Every line of the entries below from the one containing "gr overflow: 0" to the one containing "viol count: 0", both ends included, must be written out exactly. No other line belongs in the answer.

(Stored items)
______________________________

<file path="src/gcd_pkg.sv">
`timescale 1ns / 1ps
// ----------------------------------------------------------------------------
// gcd_pkg
// Shared widths, Q61 constants and elaboration-time helpers for the
// great-circle distance pipeline.
// ----------------------------------------------------------------------------
package gcd_pkg;

  localparam int LAT_W    = 28;
  localparam int LON_W    = 29;
  localparam int DLON_W   = 30;
  localparam int ANG_W    = 28;
  localparam int DIST_W   = 24;
  localparam int RADIUS_W = 24;
  localparam int Q_W      = 64;
  localparam int ROOT_W   = 63;
  localparam int REM_W    = 66;
  localparam int SQ_W     = 126;

  localparam logic signed [63:0] ONE_Q      = 64'sh2000_0000_0000_0000;
  localparam logic signed [63:0] THREE_Q    = 64'sh6000_0000_0000_0000;
  localparam logic signed [63:0] HALF_PI    = 64'sh3243_F6A8_885A_308D;
  localparam logic signed [63:0] QUARTER_PI = 64'sh1921_FB54_442D_1847;
  localparam logic [63:0]        PI_Q61     = 64'h6487_ED51_10B4_611A;

  localparam logic signed [31:0] FULL_TURN    = 32'sd377487360;
  localparam logic signed [31:0] HALF_TURN    = 32'sd188743680;
  localparam logic signed [31:0] QUARTER_TURN = 32'sd94371840;

  // radians per input unit, Q61, split for two narrow products
  localparam logic [63:0] RAD_FULL = (PI_Q61 + 64'd94371840) / 64'd188743680;
  localparam logic [17:0] RAD_LO   = RAD_FULL[17:0];
  localparam logic [17:0] RAD_HI   = RAD_FULL[35:18];

  localparam logic [DIST_W-1:0]   DIST_MAX     = '1;
  localparam logic [RADIUS_W-1:0] RADIUS_RESET = 24'd1632867;

  typedef struct packed {
    logic                    neg;
    logic signed [ANG_W-1:0] r;
  } red_t;

  // restoring long division, elaboration only
  function automatic logic [63:0] f_udiv(input logic [63:0] num, input logic [63:0] den);
    logic [64:0] rem;
    logic [63:0] quo;
    rem = '0;
    quo = '0;
    for (int b = 63; b >= 0; b--) begin
      rem = {rem[63:0], num[b]};
      if (rem >= {1'b0, den}) begin
        rem    = rem - {1'b0, den};
        quo[b] = 1'b1;
      end
    end
    return quo;
  endfunction

  // atan(2^-i) in Q61
  function automatic logic signed [63:0] f_atan(input int i);
    logic signed [63:0] acc;
    logic [63:0]        term;
    int                 odd;
    int                 prod;
    acc = '0;
    if (i == 0) begin
      acc = QUARTER_PI;
    end else begin
      for (int k = 0; k < 62; k++) begin
        odd  = 2 * k + 1;
        prod = i * odd;
        if (prod <= 61) begin
          term = f_udiv(64'd1 << (61 - prod), 64'(odd));
          if ((k & 1) != 0) acc = acc - $signed(term);
          else acc = acc + $signed(term);
        end
      end
    end
    return acc;
  endfunction

  // Q61 product, round half away from zero, saturate
  function automatic logic signed [63:0] f_mulq(input logic signed [63:0] a,
                                                input logic signed [63:0] b);
    logic         neg;
    logic [63:0]  ma;
    logic [63:0]  mb;
    logic [127:0] pr;
    logic [66:0]  m;
    logic [63:0]  mm;
    neg = a[63] ^ b[63];
    ma  = a[63] ? 64'(-a) : 64'(a);
    mb  = b[63] ? 64'(-b) : 64'(b);
    pr  = 128'(ma) * 128'(mb);
    pr  = pr + (128'd1 << 60);
    m   = pr[127:61];
    mm  = (|m[66:63]) ? 64'h7FFF_FFFF_FFFF_FFFF : {1'b0, m[62:0]};
    return neg ? -$signed(mm) : $signed(mm);
  endfunction

  // inverse CORDIC gain for n stages
  function automatic logic signed [63:0] f_inv_gain(input int n);
    logic [63:0]        p;
    logic signed [63:0] r;
    logic signed [63:0] t;
    p = 64'(ONE_Q);
    r = $signed((64'd3 << 61) / 64'd5);
    for (int i = 0; i < n; i++) begin
      if (2 * i < 64) p = p + (p >> (2 * i));
    end
    for (int j = 0; j < 6; j++) begin
      t = THREE_Q - f_mulq($signed(p), f_mulq(r, r));
      r = f_mulq(r, t) >>> 1;
    end
    return r;
  endfunction

  // wrap to [-180, 180) and fold into [-90, 90]
  function automatic red_t f_reduce(input logic signed [DLON_W-1:0] d);
    logic signed [31:0] m;
    red_t               res;
    m       = 32'(d);
    res.neg = 1'b0;
    if (m >= FULL_TURN) m = m - FULL_TURN;
    else if (m <= -FULL_TURN) m = m + FULL_TURN;
    if (m >= HALF_TURN) m = m - FULL_TURN;
    if (m < -HALF_TURN) m = m + FULL_TURN;
    if (m > QUARTER_TURN) begin
      m       = m - HALF_TURN;
      res.neg = 1'b1;
    end else if (m < -QUARTER_TURN) begin
      m       = m + HALF_TURN;
      res.neg = 1'b1;
    end
    res.r = ANG_W'(m);
    return res;
  endfunction

endpackage

</file>
<file path="src/gcd_vec_cell.sv">
`timescale 1ns / 1ps
// ----------------------------------------------------------------------------
// gcd_vec_cell
// One vectoring-mode CORDIC micro-rotation; holds still when y is zero.
// ----------------------------------------------------------------------------
module gcd_vec_cell import gcd_pkg::*; #(
  parameter int                 SHIFT = 0,
  parameter logic signed [63:0] ATAN  = '0
) (
  input  logic                  clk,
  input  logic                  ce,
  input  logic signed [Q_W-1:0] x_in,
  input  logic signed [Q_W-1:0] y_in,
  input  logic signed [Q_W-1:0] z_in,
  output logic signed [Q_W-1:0] x_out,
  output logic signed [Q_W-1:0] y_out,
  output logic signed [Q_W-1:0] z_out
);

  logic signed [Q_W-1:0] xs;
  logic signed [Q_W-1:0] ys;

  assign xs = x_in >>> SHIFT;
  assign ys = y_in >>> SHIFT;

  always_ff @(posedge clk) begin
    if (ce) begin
      if (!y_in[Q_W-1] && (|y_in)) begin
        x_out <= x_in + ys;
        y_out <= y_in - xs;
        z_out <= z_in + ATAN;
      end else if (y_in[Q_W-1]) begin
        x_out <= x_in - ys;
        y_out <= y_in + xs;
        z_out <= z_in - ATAN;
      end else begin
        x_out <= x_in;
        y_out <= y_in;
        z_out <= z_in;
      end
    end
  end

endmodule

</file>
<file path="config.mk">
export PLATFORM = sky130hd
export DESIGN_NAME = gcd_vec_cell
export DESIGN_NICKNAME = d
export VERILOG_FILES = /design/src/gcd_pkg.sv /design/src/gcd_vec_cell.sv
export SDC_FILE = /design/constraint.sdc
export NUM_CORES = 1
export LEC_CHECK = 0
export BUFFER_PORTS_ARGS = -buffer_cell sky130_fd_sc_hd__buf_2
export CORE_UTILIZATION = 25
export CTS_BUF_LIST = sky130_fd_sc_hd__clkbuf_2 sky130_fd_sc_hd__clkbuf_4 sky130_fd_sc_hd__clkbuf_8
export DETAILED_ROUTE_END_ITERATION = 10
export PLACE_DENSITY = 0.52
export SYNTH_ARGS = -nofsm -noshare
export SYNTH_HDL_FRONTEND = slang
export SYNTH_SLANG_ARGS = --single-unit
export TNS_END_PERCENT = 50
</file>
<file path="constraint.sdc">
create_clock -name clk -period 4.7 [get_ports clk]
set_clock_uncertainty 0.1 [all_clocks]
set_input_delay 0.705 -clock clk [delete_from_list [all_inputs] [get_ports clk]]
set_output_delay 0.705 -clock clk [all_outputs]
set_load 0.02 [all_outputs]
</file>
# [Word level (Yosys, flattened, before mapping)]
# Index checks and enable logic that the tools add are counted.
[totals] reg_bits=192 in_bits=194 out_inout_bits=192 elab_cells=13
[op_classes] n_addsub=3 muxes=4 reduce_logical=3
[op_table] cell="$mux 64" n=4
[op_table] cell="$sub 64x64->64" n=2
[op_table] cell="$add 64x64->64" n=1
[op_table] cell="$reduce_or 64->1" n=1
[op_table] cell="$logic_and 1x1->1" n=1
[op_table] cell="$logic_not 1->1" n=1

# [Longest topological paths before layout]
[depth] depth_word=3 mapped_depth=14 mapped_depth_nobuf=13

# [Worst setup path before layout]
# OpenSTA, ideal clock, no wires.
[synth_path] path_kind="input to register" start="in x_in[0]" end="reg x_out[58], data pin" setup_ns=0.261 arrival_ns=3.591 slack_ns=0.748 stages=13 n_path_buf=0 cell_sequence="inv_1 ha_1 fa_1 nand2b_1 a21oi_1 a211o_1 a31oi_1 o31ai_2 a31oi_1 or4_1 and3_1 xnor2_1 a221o_1"
[synth_between] elab_chain_cells=3 elab_cells_between_ends=4
[synth_rtl] item="from (decl)" line="gcd_vec_cell.sv:12" source="input logic signed [Q_W-1:0] x_in,"
[synth_rtl] item="$sub 64x64->64" line="gcd_vec_cell.sv:33" source="x_out <= x_in - ys;"
[synth_rtl] item="$mux 64" line="gcd_vec_cell.sv:32" source="end else if (y_in[Q_W-1]) begin"
[synth_rtl] item="$mux 64 *" line="gcd_vec_cell.sv:28" source="if (!y_in[Q_W-1] && (|y_in)) begin"
[synth_rtl] item="to (signal assigned)" line="gcd_vec_cell.sv:29" source="x_out <= x_in + ys;"
[synth_rtl] item="to (signal assigned)" line="gcd_vec_cell.sv:33"
[synth_rtl] item="to (signal assigned)" line="gcd_vec_cell.sv:37" source="x_out <= x_in;"
[synth_rtl] item="to (decl)" line="gcd_vec_cell.sv:15" source="output logic signed [Q_W-1:0] x_out,"
# Mark *: on every way between the ends. The rest lies on a longest branch, timed or not.
# A chain may end at the register's enable or synchronous reset.

# [Worst setup path after layout]
[layout_path] start="in x_in[2]" end="reg x_out[49], data pin"
# Same word-level chain as after synthesis.

==> key figures <==
Synthesis
  – Most numerous cell in the Yosys netlist: a21oi_1
  – Area leader, netlist: edfxtp_1
  – Mapped Nets: 2815
  – Post-synth top area share: 29.4%
  – Distinct cells, synth: 89
  – Post-Syn Area: 19600 sq um
  – Post-synth EDFFs: 192
  – Synth Instances: 2428
  – Seq/Total Area, Yosys: 29.4%
  – Top cells by area, synth: edfxtp_1 (29%), ha_1 (12%), a21oi_1 (8.4%)
  – Synth cell count leaders: a21oi_1 (328), nor2_1 (215), inv_1 (198)
  – Synth Warn #: 0
  – #FFs+latches synth: 192
  – Main synth FF type: edfxtp_1
  – Asr flop ratio synth: 0%
  – Syn Area/Cell: 8.07 sq um

Timing
  – Relative slew slack: 35.6%
  – Min Tclk post-route: 4.34 ns
  – Worst Tran Pin Value: 0.942 ns
  – Highest Clock Rate: 230 MHz
  – Slew Limit Fails: 0
  – Unrepaired setup endpoints after global routing: no
  – Final setup vio count: 0
  – Hold Fails Final Rpt: 0
  – Final Cycle Share: 92.4%

Floorplan
  – Starting Density: 25.3%
  – Die X-Extent: 282 microns
  – CORE AREA: 77500 sq um
  – Die H: 282 microns
  – Floorplan row count: 102
  – Die area: 79500 sq um
  – Total I/O pin count: 386

Clock tree
  – CTS clk-pin slew, worst paths: 0.13 ns
  – CTS root buffer: clkbuf_8
  – CTS resizes: 0
  – CTS max path bufs: 2
  – Clock Sinks: 192
  – Total CTS buffers: 17
  – Hold-fix buffer count after cts: 0
  – Postcts setup bufs: 0
  – CTS tree: built
  – Htree depth: 4

Critical path
  – Setup crit start kind: input pin
  – Critical path fanouts, max: 12
  – Slowest stage delay, CP: 0.89 ns
  – CP delay by family, top: compound AO/OA/AOI/OAI gates
  – Buffers plus inverters on the worst setup path: 3
  – Arr. time, crit path: 4.56 ns
  – Critical path data required time: 4.92 ns
  – CP Cell Sequence: buf_2 -> inv_1 -> ha_1 -> nor3_1 -> o21ai_0 -> a2111oi_0 -> o31ai_1 -> a21oi_1 -> buf_4 -> o211ai_1 -> a21oi_1 -> a21o_1 -> mux2i_1 -> o211ai_1
  – Critical Path End Type: flop
  – Worst Setup Path Type: input pin to flop
  – Slowest cell on crit path: a2111oi_0

Place
  – RePlAce Congestion: 0.984
  – DP Area: 24500 sq um
  – Detailed Place HPWL: 78200 microns
  – I/O Buffers: 385

Route
  – Detailed Route WL: 96600 microns
  – Drt pass-1 iters: 8
  – Final antenna-violating net count: 0
  – # DRC: 0
  – Via/cell ratio: 5.50
  – Via count: 21996
  – Routed len/inst: 24.1 microns
  – Initial DRC count: 2498

Global route
  – Total gr overflow: 0
  – First-pass GRT wire length: 138000 microns
  – Vias in the first global route: 20523
  – Largest net degree at the start of global routing: 162
  – Initial antenna violation count: 19
  – Gr usage total: 23.7%

Cells and area
  – Fin nets: 3327
  – Fin area: 24900 sq um
  – Area grow syn2layout: 27.0%
  – Final core occ: 32.1%
  – Share of cells above drive strength 1: 24.7%
  – Fill count: 8426

Pwr
  – Cell Pwr Density: 265 nW/um^2
  – Lkg Pwr: 0.0108 uW
  – VDD IR-drop max: 0.000208 V

Status
  – Status: finished, final reports clean

Job
  – Max-cap viol count: 0

Worst hold path
  – Hold crit path type: input pin to flop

______________________________

> _EXPECTED ANSWER_
  – Total gr overflow: 0
  – First-pass GRT wire length: 138000 microns
  – Vias in the first global route: 20523
  – Largest net degree at the start of global routing: 162
  – Initial antenna violation count: 19
  – Gr usage total: 23.7%

Cells and area
  – Fin nets: 3327
  – Fin area: 24900 sq um
  – Area grow syn2layout: 27.0%
  – Final core occ: 32.1%
  – Share of cells above drive strength 1: 24.7%
  – Fill count: 8426

Pwr
  – Cell Pwr Density: 265 nW/um^2
  – Lkg Pwr: 0.0108 uW
  – VDD IR-drop max: 0.000208 V

Status
  – Status: finished, final reports clean

Job
  – Max-cap viol count: 0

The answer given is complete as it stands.